Ontwikkelrecht

De beweging van leerplicht naar ontwikkelrecht;
van initiatieven die werken, tot een brede beweging voor ontwikkelrecht.

Bij de ontwikkeling van kinderen en jongeren gaat het om de kinderen en jongeren zelf. Dit zou een open deur moeten zijn, maar is het niet. Sommige jeugdigen passen gewoon niet binnen de lijntjes; en dat ligt aan de lijntjes en niet aan hen. De vraag “welk onderwijs en welke jeugdhulp is geschikt voor jouw ontwikkeling?” zou vervangen moeten worden door de vraag “wat heb jij nodig om je te ontwikkelen?”.

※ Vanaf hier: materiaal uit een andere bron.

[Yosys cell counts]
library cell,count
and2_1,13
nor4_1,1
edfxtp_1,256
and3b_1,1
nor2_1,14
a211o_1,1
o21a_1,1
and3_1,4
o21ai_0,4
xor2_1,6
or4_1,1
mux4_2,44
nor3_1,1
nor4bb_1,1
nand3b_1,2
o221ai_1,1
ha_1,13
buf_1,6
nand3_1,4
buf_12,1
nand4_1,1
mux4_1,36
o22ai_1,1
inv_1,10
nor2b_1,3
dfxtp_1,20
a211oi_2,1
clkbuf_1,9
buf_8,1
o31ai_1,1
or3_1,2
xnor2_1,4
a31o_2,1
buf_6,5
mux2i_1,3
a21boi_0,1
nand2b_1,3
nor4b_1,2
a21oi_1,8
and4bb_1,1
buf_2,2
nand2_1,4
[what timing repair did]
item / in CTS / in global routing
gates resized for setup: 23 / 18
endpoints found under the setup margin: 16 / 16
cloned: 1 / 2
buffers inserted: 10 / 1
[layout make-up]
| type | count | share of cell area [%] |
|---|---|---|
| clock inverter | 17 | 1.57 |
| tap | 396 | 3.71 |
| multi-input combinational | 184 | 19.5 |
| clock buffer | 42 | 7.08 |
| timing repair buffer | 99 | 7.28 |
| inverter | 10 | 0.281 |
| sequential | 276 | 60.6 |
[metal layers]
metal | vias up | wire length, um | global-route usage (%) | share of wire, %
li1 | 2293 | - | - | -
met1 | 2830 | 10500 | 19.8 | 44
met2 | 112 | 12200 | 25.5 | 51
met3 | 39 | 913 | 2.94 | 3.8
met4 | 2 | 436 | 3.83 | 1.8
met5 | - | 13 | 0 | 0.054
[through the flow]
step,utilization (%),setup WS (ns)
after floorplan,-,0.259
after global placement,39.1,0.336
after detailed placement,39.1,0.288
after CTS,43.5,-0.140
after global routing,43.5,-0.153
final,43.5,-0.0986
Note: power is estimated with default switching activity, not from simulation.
===== config.mk =====
export PLATFORM = sky130hd
export DESIGN_NAME = snitch_fpga_dw_serdes
export DESIGN_NICKNAME = d
export VERILOG_FILES = /design/src/rtl/snitch_fpga_dw_serdes.sv
export SDC_FILE = /design/constraint.sdc
export NUM_CORES = 1
export LEC_CHECK = 0
export BUFFER_PORTS_ARGS = -buffer_cell sky130_fd_sc_hd__buf_2
export CAP_MARGIN = 25
export CORE_MARGIN = 2
export CORE_UTILIZATION = 56
export DETAILED_ROUTE_END_ITERATION = 16
export PLACE_DENSITY = 0.8
export SLEW_MARGIN = 20
export SYNTH_ARGS = -nofsm -noshare
export SYNTH_HDL_FRONTEND = slang
export SYNTH_SLANG_ARGS = --single-unit

===== constraint.sdc =====
create_clock -name clk_i -period 4.1 [get_ports clk_i]
set_clock_uncertainty 0.2 [all_clocks]
set_input_delay 0.82 -clock clk_i [delete_from_list [all_inputs] [get_ports clk_i]]
set_output_delay 0.82 -clock clk_i [all_outputs]
set_load 0.01 [all_outputs]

Ontwikkeling moet dus centraal staan. En om dat te kunnen doen, is een beweging van leerplicht naar ontwikkelrecht in gang gezet. Immers, elk kind kan zich ontwikkelen en heeft daar recht op.

In het noorden van Nederland brengt de Beweging Ontwikkelrecht mensen uit te verwachten hoek, maar ook uit onverwachte hoek samen, om met jeugdigen een vliegwiel in gang te zetten; het komt misschien moeizaam op gang maar als het eenmaal draait, loopt het steeds beter. Dat doen we via meerdere routes.

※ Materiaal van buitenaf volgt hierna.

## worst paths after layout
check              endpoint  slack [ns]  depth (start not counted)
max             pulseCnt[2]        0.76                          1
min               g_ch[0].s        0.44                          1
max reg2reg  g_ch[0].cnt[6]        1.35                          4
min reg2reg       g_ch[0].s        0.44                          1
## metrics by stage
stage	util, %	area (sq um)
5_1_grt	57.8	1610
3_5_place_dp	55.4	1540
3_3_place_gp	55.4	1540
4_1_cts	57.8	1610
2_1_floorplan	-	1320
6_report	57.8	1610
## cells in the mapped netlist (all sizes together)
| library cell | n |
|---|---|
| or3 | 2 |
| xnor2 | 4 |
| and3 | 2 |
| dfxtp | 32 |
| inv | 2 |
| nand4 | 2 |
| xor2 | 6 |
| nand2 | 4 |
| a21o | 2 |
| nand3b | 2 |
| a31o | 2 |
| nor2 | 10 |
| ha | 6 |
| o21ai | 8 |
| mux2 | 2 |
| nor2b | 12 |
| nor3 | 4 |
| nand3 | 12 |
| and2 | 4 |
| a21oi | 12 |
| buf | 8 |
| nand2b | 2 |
`src/rtl/acc_cmd_sequencer.sv`:
```
// Command front-end for the accumulator: buffers {op, data, attr} commands in a
// small FIFO and replays each one as the init / load / oe strobe sequence.
module acc_cmd_sequencer #(
  parameter int DATA_WIDTH  = 8,
  parameter int ATTR_WIDTH  = 4,
  parameter int FIFO_DEPTH  = 4,
  parameter int LOAD_CYCLES = 2
) (
  input  logic                        clk,
  input  logic                        rst_n,
  input  logic                        flush,
  input  logic                        cmd_valid,
  output logic                        cmd_ready,
  input  logic [1:0]                  cmd_op,
  input  logic [DATA_WIDTH-1:0]       cmd_data,
  input  logic [ATTR_WIDTH-1:0]       cmd_attr,
  output logic                        signal_init,
  output logic                        signal_load,
  output logic                        signal_neg,
  output logic                        signal_oe,
  output logic [DATA_WIDTH-1:0]       data_in,
  output logic [ATTR_WIDTH-1:0]       attr_in,
  output logic                        busy,
  output logic [$clog2(FIFO_DEPTH):0] fifo_level
);
  localparam int PTR_W   = $clog2(FIFO_DEPTH);
  localparam int ENTRY_W = 2 + DATA_WIDTH + ATTR_WIDTH;
  localparam int CNT_W   = (LOAD_CYCLES > 1) ? $clog2(LOAD_CYCLES) : 1;

  localparam logic [PTR_W:0]   LEVEL_FULL = (PTR_W+1)'(FIFO_DEPTH);
  localparam logic [PTR_W:0]   LEVEL_ONE  = (PTR_W+1)'(1);
  localparam logic [PTR_W-1:0] PTR_ONE    = PTR_W'(1);
  localparam logic [CNT_W-1:0] CNT_LAST   = CNT_W'(LOAD_CYCLES - 1);
  localparam logic [CNT_W-1:0] CNT_ONE    = CNT_W'(1);

  localparam logic [1:0] OP_INIT = 2'd0;
  localparam logic [1:0] OP_SUB  = 2'd2;
  localparam logic [1:0] OP_OUT  = 2'd3;

  typedef enum logic [1:0] {IDLE, INIT, LOAD, OE} state_t;

  logic [ENTRY_W-1:0]    mem [FIFO_DEPTH];
  logic [PTR_W-1:0]      wr_ptr_reg;
  logic [PTR_W-1:0]      rd_ptr_reg;
  logic [PTR_W:0]        level_reg;
  state_t                state_reg;
  logic [CNT_W-1:0]      cnt_reg;
  logic                  init_reg;
  logic                  load_reg;
  logic                  neg_reg;
  logic                  oe_reg;
  logic [DATA_WIDTH-1:0] data_reg;
  logic [ATTR_WIDTH-1:0] attr_reg;

  logic [ENTRY_W-1:0]    head;
  logic [1:0]            head_op;
  logic [DATA_WIDTH-1:0] head_data;
  logic [ATTR_WIDTH-1:0] head_attr;
  logic                  push;
  logic                  pop;

  // Head is read combinationally so IDLE can pop and strobe on the same edge.
  assign head      = mem[rd_ptr_reg];
  assign head_op   = head[ENTRY_W-1 -: 2];
  assign head_data = head[ATTR_WIDTH +: DATA_WIDTH];
  assign head_attr = head[ATTR_WIDTH-1:0];

  assign cmd_ready = (level_reg != LEVEL_FULL);
  assign push      = cmd_valid && cmd_ready && !flush;
  assign pop       = (state_reg == IDLE) && (level_reg != '0) && !flush;

  always_ff @(posedge clk) begin
    if (push) begin
      mem[wr_ptr_reg] <= {cmd_op, cmd_data, cmd_attr};
    end
  end

  always_ff @(posedge clk or negedge rst_n) begin
    if (!rst_n) begin
      wr_ptr_reg <= '0;
      rd_ptr_reg <= '0;
      level_reg  <= '0;
    end else if (flush) begin
      wr_ptr_reg <= '0;
      rd_ptr_reg <= '0;
      level_reg  <= '0;
    end else begin
      if (push) wr_ptr_reg <= wr_ptr_reg + PTR_ONE;
      if (pop)  rd_ptr_reg <= rd_ptr_reg + PTR_ONE;
      case ({push, pop})
        2'b10:   level_reg <= level_reg + LEVEL_ONE;
        2'b01:   level_reg <= level_reg - LEVEL_ONE;
        default: level_reg <= level_reg;
      endcase
    end
  end

  always_ff @(posedge clk or negedge rst_n) begin
    if (!rst_n) begin
      state_reg <= IDLE;
      cnt_reg   <= '0;
      init_reg  <= 1'b0;
      load_reg  <= 1'b0;
      neg_reg   <= 1'b0;
      oe_reg    <= 1'b0;
      data_reg  <= '0;
      attr_reg  <= '0;
    end else if (flush) begin
      // Operand registers deliberately keep their value across a flush.
      state_reg <= IDLE;
      cnt_reg   <= '0;
      init_reg  <= 1'b0;
      load_reg  <= 1'b0;
      neg_reg   <= 1'b0;
      oe_reg    <= 1'b0;
    end else begin
      init_reg <= 1'b0;
      oe_reg   <= 1'b0;
      case (state_reg)
        IDLE: begin
          if (pop) begin
            case (head_op)
              OP_INIT: begin
                state_reg <= INIT;
                init_reg  <= 1'b1;
              end
              OP_OUT: begin
                state_reg <= OE;
                oe_reg    <= 1'b1;
              end
              default: begin
                state_reg <= LOAD;
                load_reg  <= 1'b1;
                neg_reg   <= (head_op == OP_SUB);
                data_reg  <= head_data;
                attr_reg  <= head_attr;
                cnt_reg   <= '0;
              end
            endcase
          end
        end
        LOAD: begin
          if (cnt_reg == CNT_LAST) begin
            state_reg <= IDLE;
            load_reg  <= 1'b0;
            neg_reg   <= 1'b0;
          end else begin
            cnt_reg <= cnt_reg + CNT_ONE;
          end
        end
        default: state_reg <= IDLE;
      endcase
    end
  end

  assign signal_init = init_reg;
  assign signal_load = load_reg;
  assign signal_neg  = neg_reg;
  assign signal_oe   = oe_reg;
  assign data_in     = data_reg;
  assign attr_in     = attr_reg;
  assign busy        = (level_reg != '0) || (state_reg != IDLE);
  assign fifo_level  = level_reg;

endmodule

```
`config.mk`:
```
export PLATFORM = sky130hd
export DESIGN_NAME = acc_cmd_sequencer
export DESIGN_NICKNAME = d
export VERILOG_FILES = /design/src/rtl/acc_cmd_sequencer.sv
export SDC_FILE = /design/constraint.sdc
export NUM_CORES = 1
export LEC_CHECK = 0
export BUFFER_PORTS_ARGS = -buffer_cell sky130_fd_sc_hd__buf_2
export CELL_PAD_IN_SITES_DETAIL_PLACEMENT = 1
export CELL_PAD_IN_SITES_GLOBAL_PLACEMENT = 1
export CORE_MARGIN = 2
export CORE_UTILIZATION = 40
export DETAILED_ROUTE_END_ITERATION = 6
export PLACE_DENSITY_LB_ADDON = 0.1
export SKIP_CTS_REPAIR_TIMING = 1
export SYNTH_ARGS = -nofsm -noshare
export SYNTH_HDL_FRONTEND = slang
export SYNTH_SLANG_ARGS = --single-unit
```
`constraint.sdc`:
```
create_clock -name clk -period 3.21 [get_ports clk]
set_input_delay 0.1605 -clock clk [delete_from_list [all_inputs] [get_ports clk]]
set_output_delay 0.1605 -clock clk [all_outputs]
set_load 0.02 [all_outputs]
```
==> out/summary.md, run 1 <==
## Setup path
- **minimum setup slack among reg-to-reg paths** 570 ps
- **cell with the biggest individual delay on the critical path** sky130_fd_sc_hd__nor3_1
- **arrival time reported for the critical path endpoint** 2860 ps
- **CP Class** reg2reg
- **crit path cell chain** nor3_1, or4_2, nor2_1, fa_1, or4_1, nand3_1, a31oi_1
- **endpoint type of the worst setup path** register
- **sort of element at the start of the critical path** register
- **terminus of the critical flop-to-flop path** fifo_level[2]$_DFFE_PN0P_
- **cells on worst reg2reg path** 7
- **delay of the slowest cell on the worst path** 550 ps
- **Critical R2R Launch** fifo_level[0]$_DFFE_PN0P_
- **highest fanout seen on the critical path** 10
- **required time worst endpoint** 3430 ps

## Cells and area
- **number of flip-flops in the largest register** 56
- **Top reg by flops** mem
- **area growth from synthesis to final layout** 14.2%
- **total number of nets in the final design** 262
- **# diodes** 0
- **area occupied by registers** 2330 um^2
- **total area of multi-input combinational cells** 958 um^2
- **post-layout instance area** 3830 um^2
- **layout cell share with drive strength beyond 1** 0.379
- **most common cell after layout, fill and taps aside** sky130_fd_sc_hd__edfxtp_1
- **highest-count cells in the layout ignoring fill and taps** 56 x sky130_fd_sc_hd__edfxtp_1, 38 x sky130_fd_sc_hd__buf_2, 26 x sky130_fd_sc_hd__dfrtp_1, 14 x sky130_fd_sc_hd__mux4_2, 12 x sky130_fd_sc_hd__mux2_2
- **final-layout fill cell count** 805

## GRT
- **antenna violations before repair** 0
- **met2 demand-to-capacity share in global routing** 0.249
- **first-pass GRT wire length** 10200 um
- **number of global-route vias before repair** 1925
- **final global-route overflow total** 0
- **pin count of the biggest net entering global routing** 27
- **GRT met1 Usage** 0.210
- **most utilized layer in the global route result** met2
- **global router's overall resource usage** 0.157
- **met3 track demand over resource** 0.0269

## Yosys
- **Synth Instances** 190
- **net count of the mapped netlist** 217
- **register bit count reported by yosys** 82
- **portion of the post-synthesis area used by sequential elements** 0.695
- **Synthesis Warnings** 0
- **Top FF cell, synth** sky130_fd_sc_hd__edfxtp_1
- **number of library cell types mapped by synthesis** 40
- **per-instance average area after synthesis** 17.7 um^2
- **post-synth design cell area** 3360 um^2
- **post-synthesis async set-or-reset flop share** 0.317
- **number of flops mapped to enable cells by yosys** 56

## CTS
- **total number of H-tree levels** 3
- **clock-pin transition on the worst setup and hold timing paths** 90 ps
- **clock latency on the worst-skew pair** 350 ps
- **clk sinks** 82
- **root buffer cell** sky130_fd_sc_hd__clkbuf_8
- **buffer depth of the longest clock path** 2
- **Num CTS Buffers** 9
- **clock tree from TritonCTS** built

## Timing
- **clk_skew** 7.60 ps
- **Final Max Tran Viols** 0
- **accumulated negative setup slack** 0 ps
- **FMAX** 379 MHz
- **Worst slew margin** 0.476
- **# setup viols final** 0
- **unrepaired setup endpoints after global routing** no
- **Fin. Hold Viols** 0
- **Period minus WS final** 2640 ps
- **actual slew at the worst max-slew pin** 786 ps
- **final cycle utilization of the critical path** 0.822

## Die
- **height of the die** 95.6 um
- **core box area** 8180 um^2
- **row cnt** 33
- **area enclosed by the die boundary** 9140 um^2
- **Die Width** 95.6 um
- **initial cell density of the core** 0.411
- **num ports** 39

## Placed design
- **count of input and output buffers** 38
- **gp weighted congestion** 0.697
- **DP Wirelength** 4350 um
- **cell area after placement** 3650 um^2

## Min path
- **Hold Crit Class** in2reg
- **hold path start** cmd_attr[3]
- **worst min-delay path endpoint** mem[0][3]$_DFFE_PP_
- **Hold Crit Depth** 1

## Detailed routing
- **DRC violation total after the first TritonRoute iteration** 53
- **number of iterations in the first detailed-routing pass** 5
- **Via-to-Cell Ratio** 5.15
- **remaining antenna violation count** 0
- **average wire length per cell after detail routing** 18.7 um
- **drc violations** 0
- **vias after detailed routing** 1776
- **detailed-route wire length** 6460 um

## Power and ir drop
- **P per Cell Area** 840 nW/um^2
- **leakage** 0.00146 uW
- **maximum vdd ir drop** 0.000309 V

## Run status
- **status** finished, final reports clean

## Flow run
- **number of max-cap violations** 0

synthesized netlist by cell type (all sizes together), types with 2 or more instances:
master  count  share of area
nor4        2         0.0056
nor3        3         0.0045
and2        7          0.014
o21ai       2         0.0030
or4         2         0.0048
nand3       4         0.0060
nor2        9          0.010
xor2        2         0.0052
nand2       8         0.0097
edfxtp     56           0.50
and3b       2         0.0052
inv         5         0.0056
dfrtp      26           0.19
mux2       13          0.045
buf         5          0.012
clkbuf      2         0.0022
ha          8          0.030
mux4       14          0.094
a21oi       4         0.0071
nand2b      4         0.0075
metrics by stage:
stage | hold slack [ps] | setup WS [ps] | utilization | power [uW] | std cells
after floorplan | -135 | 814 | - | 2250 | 190
after global placement | 212 | 691 | 0.446 | 2510 | 328
after detailed placement | 241 | 543 | 0.446 | 2580 | 328
after CTS | -144 | 512 | 0.468 | 3270 | 344
after global routing | 25.1 | 394 | 0.469 | 3410 | 345
final | 30.9 | 570 | 0.469 | 3220 | 345
layer usage:
| metal | vias up | routed length, um | part of all wire |
|---|---|---|---|
| li1 | 811 | - | - |
| met1 | 912 | 2920 | 0.45 |
| met2 | 44 | 3240 | 0.50 |
| met3 | 9 | 197 | 0.030 |
| met4 | 0 | 113 | 0.017 |
| met5 | - | 0 | 0 |
critical path: cells and delay by family, from the launching register on:
kind | cells | cell delay (ps)
AND/OR/NAND/NOR | 5 | 1480
adder cells (fa/ha/maj) | 1 | 430
AO/OA/AOI/OAI | 1 | 100
flip-flops | 1 | 500
area by class of cell:
| type | instances | area share |
|---|---|---|
| flip-flops and latches | 82 | 0.608 |
| well taps | 105 | 0.0343 |
| inverters | 5 | 0.00490 |
| clock buffers | 9 | 0.0323 |
| clock inverters | 7 | 0.0140 |
| multi-input cells | 96 | 0.250 |
| repair buffers | 41 | 0.0561 |
worst max-delay path by stage:
stage / start / to / slack (ps) / depth (start not counted)
floorplan: fifo_level[0]$_DFFE_PN0P_ / fifo_level[2]$_DFFE_PN0P_ / 810 / 7
global placement: fifo_level[0]$_DFFE_PN0P_ / fifo_level[2]$_DFFE_PN0P_ / 690 / 7
detailed placement: fifo_level[0]$_DFFE_PN0P_ / fifo_level[2]$_DFFE_PN0P_ / 540 / 7
CTS: fifo_level[0]$_DFFE_PN0P_ / fifo_level[2]$_DFFE_PN0P_ / 510 / 7
global route: fifo_level[0]$_DFFE_PN0P_ / fifo_level[2]$_DFFE_PN0P_ / 390 / 7
finish: fifo_level[0]$_DFFE_PN0P_ / fifo_level[2]$_DFFE_PN0P_ / 570 / 7
report_power, final:
| part | total (uW) | switching [uW] | internal [uW] | leakage [uW] |
|---|---|---|---|---|
| logic | 1070 | 593 | 475 | 0.000539 |
| registers | 1470 | 160 | 1310 | 0.000840 |
| clock network | 681 | 395 | 286 | 0.0000774 |
| total | 3220 | 1150 | 2070 | 0.00146 |
kinds of logic (layout without fill, tap and decap cells):
group,after synthesis,in the layout,synth area share
simple gates,44,44,0.0742
fa+ha+maj,9,9,0.0358
flops,82,82,0.695
xor+xnor,3,3,0.00783
compound gates,12,12,0.0261
mux,28,28,0.142
buf+inv,12,62,0.0198
Note: power is estimated with default switching activity, not from simulation.
==> inputs of run 2 (changes only) <==
==> constraint.sdc (replaced) <==
create_clock -name clk -period 2.1 [get_ports clk]
set_input_delay 0.105 -clock clk [delete_from_list [all_inputs] [get_ports clk]]
set_output_delay 0.105 -clock clk [all_outputs]
set_load 0.02 [all_outputs]
==> run 2 against run 1 <==
Global-route usage grew 0.13 points. Clock-buffer cell count rose by 2. Register-to-register slack worse by 480 ps. Critical path depth is the same. Utilization rose by 4.5 points. Worst setup slack worse by 480 ps. Hold slack improved by 1.3 ps. Sequential share of layout area down 5.2 points. Non-clock buffer count increased by 28. Clock power up 67%. Critical path type unchanged. Largest cell class unchanged. Highest routed layer unchanged.
==> out/summary.md, run 2 (synthesized netlist as in run 1, its figures left out) <==
## Timing
- **minimum setup slack in the final design** 92.2 ps, was 570 ps
- **Final Max Tran Viols** 0, unchanged
- **FMAX** 498 MHz, was 379 MHz
- **Period minus WS final** 2010 ps, was 2640 ps
- **final cycle utilization of the critical path** 0.956, was 0.822
- **accumulated negative setup slack** 0 ps, unchanged
- **clk_skew** 12.8 ps, was 7.60 ps
- **# setup viols final** 0, unchanged
- **Worst slew margin** 0.599, was 0.476
- **Fin. Hold Viols** 0, unchanged
- **actual slew at the worst max-slew pin** 601 ps, was 786 ps

## CTS
- **root buffer cell** sky130_fd_sc_hd__clkbuf_8, unchanged
- **buffer depth of the longest clock path** 2, unchanged
- **clock-pin transition on the worst setup and hold timing paths** 90 ps, about the same
- **clk sinks** 82, unchanged
- **clock tree from TritonCTS** built, unchanged
- **clock latency on the worst-skew pair** 350 ps, about the same
- **Num CTS Buffers** 9, unchanged
- **total number of H-tree levels** 3, unchanged

## Placed design
- **count of input and output buffers** 38, unchanged
- **cell area after placement** 3820 um^2, was 3650 um^2
- **gp weighted congestion** 0.783, was 0.697
- **Setup Slack @ Placement** 37.7 ps, was 543 ps
- **DP Wirelength** 4490 um, was 4350 um

## Setup path
- **endpoint type of the worst setup path** register, unchanged
- **sort of element at the start of the critical path** register, unchanged
- **required time worst endpoint** 2330 ps, was 3430 ps
- **highest fanout seen on the critical path** 3, was 10
- **arrival time reported for the critical path endpoint** 2240 ps, was 2860 ps
- **CP Class** reg2reg, unchanged

## Run status
- **status** finished, final reports clean, unchanged

## Cells and area
- **highest-count cells in the layout ignoring fill and taps** 56 x sky130_fd_sc_hd__edfxtp_1, 38 x sky130_fd_sc_hd__buf_2, 23 x sky130_fd_sc_hd__dfrtp_1, 15 x sky130_fd_sc_hd__dlygate4sd3_1, 14 x sky130_fd_sc_hd__mux4_2, was 56 x sky130_fd_sc_hd__edfxtp_1, 38 x sky130_fd_sc_hd__buf_2, 26 x sky130_fd_sc_hd__dfrtp_1, 14 x sky130_fd_sc_hd__mux4_2, 12 x sky130_fd_sc_hd__mux2_2
- **most common cell after layout, fill and taps aside** sky130_fd_sc_hd__edfxtp_1, unchanged
- **post-layout instance area** 4200 um^2, was 3830 um^2
- **# diodes** 0, unchanged
- **area growth from synthesis to final layout** 25.0%, was 14.2%
- **Top reg by flops** mem, unchanged
- **number of flip-flops in the largest register** 56, unchanged
- **layout cell share with drive strength beyond 1** 0.429, was 0.379
- **total number of nets in the final design** 290, was 262

## Detailed routing
- **remaining antenna violation count** 0, unchanged
- **drc violations** 0, unchanged
- **Via-to-Cell Ratio** 4.98, was 5.15
- **detailed-route wire length** 6740 um, was 6460 um
- **vias after detailed routing** 1858, was 1776
- **average wire length per cell after detail routing** 18.1 um, was 18.7 um
- **DRC violation total after the first TritonRoute iteration** 93, was 53
- **number of iterations in the first detailed-routing pass** 4, was 5

## Power and ir drop
- **leakage** 0.00162 uW, was 0.00146 uW
- **maximum vdd ir drop** 0.000576 V, was 0.000309 V
- **P per Cell Area** 1270 nW/um^2, was 840 nW/um^2
- **Final Power** 5340 uW, was 3220 uW

## GRT
- **final global-route overflow total** 0, unchanged
- **first-pass GRT wire length** 10400 um, was 10200 um
- **pin count of the biggest net entering global routing** 27, unchanged
- **number of global-route vias before repair** 1992, was 1925
- **global router's overall resource usage** 0.158, was 0.157
- **antenna violations before repair** 0, unchanged

## Die
- **core box area** 8180 um^2, unchanged
- **num ports** 39, unchanged
- **initial cell density of the core** 0.411, unchanged
- **row cnt** 33, unchanged
- **area enclosed by the die boundary** 9140 um^2, unchanged
- **height of the die** 95.6 um, unchanged
- **Die Width** 95.6 um, unchanged

## Flow run
- **number of max-cap violations** 0, unchanged

## Min path
- **Hold Crit Class** in2reg, unchanged

-- run 2: changes by cell type in the layout (fill, tap and decap cells not counted), moves of 3 or more --
| cell | change |
|---|---|
| sky130_fd_sc_hd__buf_4 | +10 |
| sky130_fd_sc_hd__dfrtp_2 | +3 |
| sky130_fd_sc_hd__dlygate4sd3_1 | +14 |
| sky130_fd_sc_hd__buf_12 | +4 |
| sky130_fd_sc_hd__dfrtp_1 | -3 |
-- run 2: cell type report --
cell class | count | area, um^2
fill | 789 | 3980
sequential | 82 | 2340
multi-input combinational | 96 | 1010
timing repair buffer | 69 | 510
clock buffer | 11 | 131
tap | 105 | 131
clock inverter | 5 | 62.6
inverter | 5 | 18.8
-- run 2: path summary, 6_finish.rpt --
check	from	to	slack, ps	cells past startpoint
worst min register to register	signal_load$_DFFE_PN0P_	signal_load$_DFFE_PN0P_	510	2
worst max-delay path	fifo_level[1]$_DFFE_PN0P_	fifo_level[2]$_DFFE_PN0P_	90	7
max in group asynchronous	rst_n	fifo_level[2]$_DFFE_PN0P_	1390	2
min in group asynchronous	rst_n	fifo_level[1]$_DFFE_PN0P_	290	2
worst min-delay path	flush	state_reg[0]$_DFFE_PN0P_	30	3
worst max register to register	fifo_level[1]$_DFFE_PN0P_	fifo_level[2]$_DFFE_PN0P_	90	7
-- run 2: report_power, final --
part | internal, uW | leakage, uW | switching, uW
Sequential | 2010 | 0.000836 | 159
Combinational | 944 | 0.000691 | 1080
Clock | 560 | 0.0000906 | 584
Total | 3510 | 0.00162 | 1820
-- run 2: worst max-delay path, cell delays in order (launching register included) --
cell and delay (ps):
sky130_fd_sc_hd__dfrtp_2 430, sky130_fd_sc_hd__nor3_4 190, sky130_fd_sc_hd__or4_4 160, sky130_fd_sc_hd__nor2_1 60
sky130_fd_sc_hd__fa_2 380, sky130_fd_sc_hd__or4_4 490, sky130_fd_sc_hd__nand3_2 90, sky130_fd_sc_hd__a31oi_1 80
-- run 2: per-stage QoR --
step	instances	utilization	hold WS, ps
finish	373	0.513	32.2
global route	373	0.513	39.2
CTS	356	0.491	-237
detailed placement	340	0.467	159
global placement	340	0.467	151
floorplan	190	-	-191
-- run 2: per-layer routing --
metal | wire length, um | vias up | GRT usage
met3 | 214 | 11 | 0.0443
met2 | 3570 | 35 | 0.273
met1 | 2840 | 942 | 0.182
li1 | - | 870 | -
met5 | 0 | - | 0
met4 | 112 | 0 | 0.0738
==> inputs of run 3 (changes only) <==
--- a/config.mk
+++ b/config.mk
@@ -8,7 +8,7 @@
 export BUFFER_PORTS_ARGS = -buffer_cell sky130_fd_sc_hd__buf_2
 export CELL_PAD_IN_SITES_DETAIL_PLACEMENT = 1
 export CELL_PAD_IN_SITES_GLOBAL_PLACEMENT = 1
-export CORE_MARGIN = 2
+export CORE_MARGIN = 3
 export CORE_UTILIZATION = 40
 export DETAILED_ROUTE_END_ITERATION = 6
 export PLACE_DENSITY_LB_ADDON = 0.1
==> run 3 against run 2 <==
Sequential cell count is the same. Sequential share of layout area shrank 0.55 points. Utilization is 2.2 points higher. Routed wire length barely moved. Clock-buffer cell count fell by 2.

Op de kunstroute onderzoeken de jeugdigen hoe zij zichzelf zien, waar ze trots op zijn, en waar ze in ondersteund willen worden. Dat doen ze met studenten van de kunstacademie Minerva en het Drents Museum. In de verhalenroute zoeken we de weggetjes om over alle hobbels in de systeemwereld heen te komen. Met de professionals gaan we na of hun vliegwielen draaien omdát zij buiten de lijntjes durven te werken, en/of omdat ze ‘speelruimte’ hebben, en/of omdat ze samenwerken over organisatie- en sectorgrenzen heen. In de Magneetsessies benoemen we de opgedane inzichten en kijken we hoe we die kunnen delen. Dat doen we op allerlei manieren, bijvoorbeeld met behulp van games waarin samenspel met onvermoede medestanders ontstaat en waarmee nut en waarde van die samenwerking helder wordt. En die ‘wederkerigheid’ onderzoeken we, want we willen weten wat de succesfactoren zijn voor een netwerk van mensen die er samen voor zorgen dat het wél kan.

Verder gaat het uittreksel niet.